= FC Chernomorets Novorossiysk in European football =

FC Chernomorets Novorossiysk (ФК "Черноморец" Новороссийск) is the oldest Russian association football club based in Novorossiysk.

==UEFA Cup 2001–02==
Managers: Sergey Andreyev (first leg), Khazret Dyshekov (second leg).

===First round===
- September 19, 2001 / FC Chernomorets Novorossiysk RUS - Valencia CF 0-1 (Mista 56') / Central Stadium, Novorossiysk / Attendance: 10,000
FC Chernomorets: Gerus, Kyryukhin (Surodin, 90+3), Bezhenar, Mayorov, Oleinik, Svystunov, Alyakrinsky, Yershov (Oreshchuk, 61), Pavlus (Osipov, 82), Shevchenko, Zuyev.
Valencia CF: Cañizares, Pellegrino, Đukić, Marchena (Navarro, 90+1), Carboni, Sánchez Moreno, Kily González (Vicente Rodríguez, 68), Rufete, de los Santos, Curro Torres, Mista (Carew, 76).

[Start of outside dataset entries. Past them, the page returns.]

`config.mk`:
```
export PLATFORM = sky130hd
export DESIGN_NAME = if_fetch_ctrl
export DESIGN_NICKNAME = d
export VERILOG_FILES = /design/src/rtl/if_fetch_ctrl.sv
export SDC_FILE = /design/constraint.sdc
export NUM_CORES = 1
export LEC_CHECK = 0
export BUFFER_PORTS_ARGS = -buffer_cell sky130_fd_sc_hd__buf_2
export CORE_MARGIN = 10
export CORE_UTILIZATION = 55
export CTS_CLUSTER_DIAMETER = 60
export DETAILED_ROUTE_END_ITERATION = 8
export PLACE_DENSITY_LB_ADDON = 0.05
export SYNTH_ARGS = -nofsm -noshare
export SYNTH_HDL_FRONTEND = slang
export SYNTH_SLANG_ARGS = --single-unit
```
`constraint.sdc`:
```
create_clock -name i_clk -period 3.7 [get_ports i_clk]
set_input_delay 0.37 -clock i_clk [delete_from_list [all_inputs] [get_ports i_clk]]
set_output_delay 0.37 -clock i_clk [all_outputs]
set_load 0.1 [all_outputs]
```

- September 27, 2001 / Valencia CF - FC Chernomorets Novorossiysk 5-0 (Sánchez Moreno 7' 23' Ilie 18' Salva 51' Rufete 69') / Estadio Mestalla, Valencia / Attendance: 27,000
Valencia CF: Cañizares, Ayala, Đukić, Ilie, Marchena, Carboni (Angulo, 46), Sánchez Moreno, Kily González, Rufete, Curro Torres (Albelda, 72), Mista (Salva, 31).
FC Chernomorets: Gerus, Bezhenar, Mayorov (Belkov, 60), Oleinik (Oreshchuk, 46), Svystunov, Alyakrinsky, Yershov, Pavlus, Shevchenko (Tlisov, 81), Osipov, Tchami.